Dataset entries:
---

$ cat config.mk
export PLATFORM = sky130hd
export DESIGN_NAME = spi_master_fifo_controller_unit
export DESIGN_NICKNAME = d
export VERILOG_FILES = /design/src/rtl/core/sfc_pkg.sv /design/src/rtl/core/spi_master_fifo_controller_unit.sv /design/src/rtl/core/sfc_fifo.sv
export SDC_FILE = /design/constraint.sdc
export NUM_CORES = 1
export LEC_CHECK = 0
export ABC_AREA = 1
export BUFFER_PORTS_ARGS = -buffer_cell sky130_fd_sc_hd__buf_2
export CAP_MARGIN = 15
export CORE_ASPECT_RATIO = 1.25
export CORE_MARGIN = 2
export CORE_UTILIZATION = 61
export DETAILED_ROUTE_END_ITERATION = 6
export PLACE_DENSITY = 0.91
export SYNTH_ARGS = -nofsm -noshare
export SYNTH_HDL_FRONTEND = slang
export SYNTH_SLANG_ARGS = --single-unit
$ cat constraint.sdc
create_clock -name aclk -period 4.5 [get_ports aclk]
set_input_delay 0.45 -clock aclk [delete_from_list [all_inputs] [get_ports aclk]]
set_output_delay 0.45 -clock aclk [all_outputs]
set_load 0.01 [all_outputs]
$ cat src/rtl/core/sfc_pkg.sv
// ----------------------------------------------------------------------------
// sfc_pkg
// Shared register map, bit positions and FIFO control types for the SPI
// master FIFO controller.
// ----------------------------------------------------------------------------
package sfc_pkg;

    // item kinds carried in tuser
    localparam logic [1:0] MODE_READ  = 2'd0;
    localparam logic [1:0] MODE_WRITE = 2'd1;
    localparam logic [1:0] MODE_TICK  = 2'd2;

    // register byte offsets
    localparam logic [6:0] ADDR_GIE = 7'h1c;
    localparam logic [6:0] ADDR_ISR = 7'h20;
    localparam logic [6:0] ADDR_IER = 7'h28;
    localparam logic [6:0] ADDR_SRR = 7'h40;
    localparam logic [6:0] ADDR_CR  = 7'h62;
    localparam logic [6:0] ADDR_SR  = 7'h67;
    localparam logic [6:0] ADDR_DTR = 7'h6b;
    localparam logic [6:0] ADDR_DRR = 7'h6f;
    localparam logic [6:0] ADDR_SSR = 7'h70;

    localparam logic [31:0] SRR_KEY = 32'h0000_000a;
    localparam int          GIE_BIT = 31;

    localparam logic [8:0] CR_RESET      = 9'h180;
    localparam logic [8:0] CR_STORE_MASK = 9'h19f;
    localparam int CR_ENABLE  = 1;
    localparam int CR_MASTER  = 2;
    localparam int CR_CPOL    = 3;
    localparam int CR_CPHA    = 4;
    localparam int CR_TXRST   = 5;
    localparam int CR_RXRST   = 6;
    localparam int CR_INHIBIT = 8;

    localparam int ISR_TX_EMPTY   = 2;
    localparam int ISR_RX_FULL    = 4;
    localparam int ISR_RX_OVERRUN = 5;

    localparam int IN_TDATA_W  = 40;
    localparam int OUT_TDATA_W = 56;

    typedef struct packed {
        logic push;
        logic pop;
        logic clear;
    } fifo_ctrl_t;

    typedef struct packed {
        logic empty;
        logic full;
        logic one_left;
    } fifo_stat_t;

endpackage

$ cat src/rtl/core/spi_master_fifo_controller_unit.sv
// Flow: a beat accepted on s_ is held in the input register, worked on in one
// pass, and its result is held in the output register that drives m_.
// Throughput: one beat per cycle while m_ is not stalled; each beat needs at
// most one push or pop per FIFO and a one-bit shift in one processing stage.
// Reset: aresetn (synchronous, active low) clears all control state and
// empties both FIFOs; a write of 0x0a to the reset register does the same.
// ----------------------------------------------------------------------------
// spi_master_fifo_controller_unit
// Register map, FIFOs and bit-time shift engine of an 8-bit SPI master,
// driven by bus read, bus write and tick beats.
// ----------------------------------------------------------------------------
module spi_master_fifo_controller_unit #(
    parameter int FIFO_DEPTH   = 16,
    parameter int SELECT_LINES = 16
) (
    input  logic                             aclk,
    input  logic                             aresetn,
    // tdata: address[6:0], write_data[38:7], miso_bit[39]
    input  logic [sfc_pkg::IN_TDATA_W-1:0]   s_tdata,
    // tuser: mode[1:0]
    input  logic [1:0]                       s_tuser,
    input  logic                             s_tvalid,
    output logic                             s_tready,
    // tdata: read_data[31:0], mosi_bit[32], bit_shifted[33],
    //        clock_idle_level[34], clock_phase[35], slave_select[51:36],
    //        interrupt_request[52], zero[55:53]
    output logic [sfc_pkg::OUT_TDATA_W-1:0]  m_tdata,
    output logic                             m_tvalid,
    input  logic                             m_tready
);
    import sfc_pkg::*;

    // input register
    logic        in_valid_reg, in_valid_next;
    logic [1:0]  in_mode_reg;
    logic [6:0]  in_addr_reg;
    logic [31:0] in_wdata_reg;
    logic        in_miso_reg;

    // output register
    logic                   m_valid_reg, m_valid_next;
    logic [OUT_TDATA_W-1:0] m_data_reg;
    logic [OUT_TDATA_W-1:0] m_data_next;

    // block state
    logic [8:0]              ctrl_reg, ctrl_next;
    logic [7:0]              shift_reg, shift_next;
    logic [2:0]              bit_idx_reg, bit_idx_next;
    logic                    shifting_reg, shifting_next;
    logic [SELECT_LINES-1:0] sel_reg, sel_next;
    logic [5:0]              isr_reg, isr_next;
    logic [5:0]              ier_reg, ier_next;
    logic                    gie_reg, gie_next;

    fifo_ctrl_t tx_ctrl, rx_ctrl;
    fifo_stat_t tx_stat, rx_stat;
    logic [7:0] tx_head, rx_head;
    logic [7:0] rx_wdata;

    logic        advance;
    logic        fire;
    logic        spi_enabled;
    logic [7:0]  byte_cur;
    logic [7:0]  byte_new;
    logic [31:0] rdata;
    logic        mosi;
    logic        shifted;
    logic [31:0] sel_ext;
    logic        irq;

    assign advance  = !m_valid_reg || m_tready;
    assign s_tready = !in_valid_reg || advance;
    assign fire     = in_valid_reg && advance;

    assign in_valid_next = s_tready ? s_tvalid : in_valid_reg;
    assign m_valid_next  = fire ? 1'b1 : (m_tready ? 1'b0 : m_valid_reg);

    assign spi_enabled = ctrl_reg[CR_ENABLE] && ctrl_reg[CR_MASTER] && !ctrl_reg[CR_INHIBIT];
    assign byte_cur    = shifting_reg ? shift_reg : tx_head;
    assign byte_new    = {byte_cur[6:0], in_miso_reg};

    always_comb begin
        ctrl_next     = ctrl_reg;
        shift_next    = shift_reg;
        bit_idx_next  = bit_idx_reg;
        shifting_next = shifting_reg;
        sel_next      = sel_reg;
        isr_next      = isr_reg;
        ier_next      = ier_reg;
        gie_next      = gie_reg;
        tx_ctrl       = '0;
        rx_ctrl       = '0;
        rx_wdata      = byte_new;
        rdata         = '0;
        mosi          = 1'b0;
        shifted       = 1'b0;

        if (fire) begin
            case (in_mode_reg)
                MODE_READ: begin
                    case (in_addr_reg)
                        ADDR_GIE: rdata[GIE_BIT] = gie_reg;
                        ADDR_ISR: rdata = 32'(isr_reg);
                        ADDR_IER: rdata = 32'(ier_reg);
                        ADDR_CR:  rdata = 32'(ctrl_reg);
                        ADDR_SR:  rdata = {28'd0, tx_stat.full, tx_stat.empty,
                                           rx_stat.full, rx_stat.empty};
                        ADDR_DRR: begin
                            if (!rx_stat.empty) begin
                                rdata       = 32'(rx_head);
                                rx_ctrl.pop = 1'b1;
                            end
                        end
                        ADDR_SSR: rdata = 32'(sel_reg);
                        default:  rdata = '0;
                    endcase
                end
                MODE_WRITE: begin
                    case (in_addr_reg)
                        ADDR_GIE: gie_next = in_wdata_reg[GIE_BIT];
                        ADDR_ISR: isr_next = isr_reg & ~in_wdata_reg[5:0];
                        ADDR_IER: ier_next = in_wdata_reg[5:0];
                        ADDR_SRR: begin
                            if (in_wdata_reg == SRR_KEY) begin
                                ctrl_next     = CR_RESET;
                                shift_next    = '0;
                                bit_idx_next  = '0;
                                shifting_next = 1'b0;
                                sel_next      = '1;
                                isr_next      = '0;
                                ier_next      = '0;
                                gie_next      = 1'b0;
                                tx_ctrl.clear = 1'b1;
                                rx_ctrl.clear = 1'b1;
                            end
                        end
                        ADDR_CR: begin
                            tx_ctrl.clear = in_wdata_reg[CR_TXRST];
                            rx_ctrl.clear = in_wdata_reg[CR_RXRST];
                            ctrl_next     = in_wdata_reg[8:0] & CR_STORE_MASK;
                        end
                        ADDR_DTR: tx_ctrl.push = 1'b1;
                        ADDR_SSR: sel_next = in_wdata_reg[SELECT_LINES-1:0];
                        default:  ;
                    endcase
                end
                MODE_TICK: begin
                    if (spi_enabled && (shifting_reg || !tx_stat.empty)) begin
                        // load a fresh byte when none is in flight
                        tx_ctrl.pop = !shifting_reg;
                        mosi        = byte_cur[7];
                        shifted     = 1'b1;
                        shift_next  = byte_new;
                        if (bit_idx_reg == 3'd7) begin
                            shifting_next = 1'b0;
                            bit_idx_next  = '0;
                            if (rx_stat.full) begin
                                isr_next[ISR_RX_OVERRUN] = 1'b1;
                            end else begin
                                rx_ctrl.push = 1'b1;
                            end
                            if (rx_stat.full || rx_stat.one_left) begin
                                isr_next[ISR_RX_FULL] = 1'b1;
                            end
                            if (tx_stat.empty) begin
                                isr_next[ISR_TX_EMPTY] = 1'b1;
                            end
                        end else begin
                            shifting_next = 1'b1;
                            bit_idx_next  = bit_idx_reg + 1'b1;
                        end
                    end
                end
                default: ;
            endcase
        end
    end

    assign sel_ext = 32'(sel_next);
    assign irq     = gie_next && ((isr_next & ier_next) != '0);

    assign m_data_next = {3'b000, irq, sel_ext[15:0], ctrl_next[CR_CPHA],
                          ctrl_next[CR_CPOL], shifted, mosi, rdata};

    sfc_fifo #(.DEPTH(FIFO_DEPTH)) u_tx_fifo (
        .aclk      (aclk),
        .aresetn   (aresetn),
        .ctrl      (tx_ctrl),
        .wr_data   (in_wdata_reg[7:0]),
        .head_data (tx_head),
        .stat      (tx_stat)
    );

    sfc_fifo #(.DEPTH(FIFO_DEPTH)) u_rx_fifo (
        .aclk      (aclk),
        .aresetn   (aresetn),
        .ctrl      (rx_ctrl),
        .wr_data   (rx_wdata),
        .head_data (rx_head),
        .stat      (rx_stat)
    );

    always_ff @(posedge aclk) begin
        if (!aresetn) begin
            in_valid_reg <= 1'b0;
            m_valid_reg  <= 1'b0;
            ctrl_reg     <= CR_RESET;
            shift_reg    <= '0;
            bit_idx_reg  <= '0;
            shifting_reg <= 1'b0;
            sel_reg      <= '1;
            isr_reg      <= '0;
            ier_reg      <= '0;
            gie_reg      <= 1'b0;
        end else begin
            in_valid_reg <= in_valid_next;
            m_valid_reg  <= m_valid_next;
            ctrl_reg     <= ctrl_next;
            shift_reg    <= shift_next;
            bit_idx_reg  <= bit_idx_next;
            shifting_reg <= shifting_next;
            sel_reg      <= sel_next;
            isr_reg      <= isr_next;
            ier_reg      <= ier_next;
            gie_reg      <= gie_next;
        end
    end

    always_ff @(posedge aclk) begin
        if (s_tvalid && s_tready) begin
            in_mode_reg  <= s_tuser;
            in_addr_reg  <= s_tdata[6:0];
            in_wdata_reg <= s_tdata[38:7];
            in_miso_reg  <= s_tdata[39];
        end
        if (fire) begin
            m_data_reg <= m_data_next;
        end
    end

    assign m_tvalid = m_valid_reg;
    assign m_tdata  = m_data_reg;

`ifndef SYNTHESIS
    a_idle_index_zero: assert property (@(posedge aclk) disable iff (!aresetn)
        !shifting_reg |-> (bit_idx_reg == '0))
        else $error("bit index nonzero with no byte in flight");

    a_rx_full_not_empty: assert property (@(posedge aclk) disable iff (!aresetn)
        !(rx_stat.full && rx_stat.empty))
        else $error("receive FIFO reports full and empty at once");

    a_result_from_stage: assert property (@(posedge aclk) disable iff (!aresetn)
        $rose(m_valid_reg) |-> $past(in_valid_reg))
        else $error("result beat appeared without a registered input beat");
`endif

endmodule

---

Task objective -> Transcribe the records from their first line. Stop after the line with "export SYNTH_HDL_FRONTEND = slang", including it.

Your response ->
$ cat config.mk
export PLATFORM = sky130hd
export DESIGN_NAME = spi_master_fifo_controller_unit
export DESIGN_NICKNAME = d
export VERILOG_FILES = /design/src/rtl/core/sfc_pkg.sv /design/src/rtl/core/spi_master_fifo_controller_unit.sv /design/src/rtl/core/sfc_fifo.sv
export SDC_FILE = /design/constraint.sdc
export NUM_CORES = 1
export LEC_CHECK = 0
export ABC_AREA = 1
export BUFFER_PORTS_ARGS = -buffer_cell sky130_fd_sc_hd__buf_2
export CAP_MARGIN = 15
export CORE_ASPECT_RATIO = 1.25
export CORE_MARGIN = 2
export CORE_UTILIZATION = 61
export DETAILED_ROUTE_END_ITERATION = 6
export PLACE_DENSITY = 0.91
export SYNTH_ARGS = -nofsm -noshare
export SYNTH_HDL_FRONTEND = slang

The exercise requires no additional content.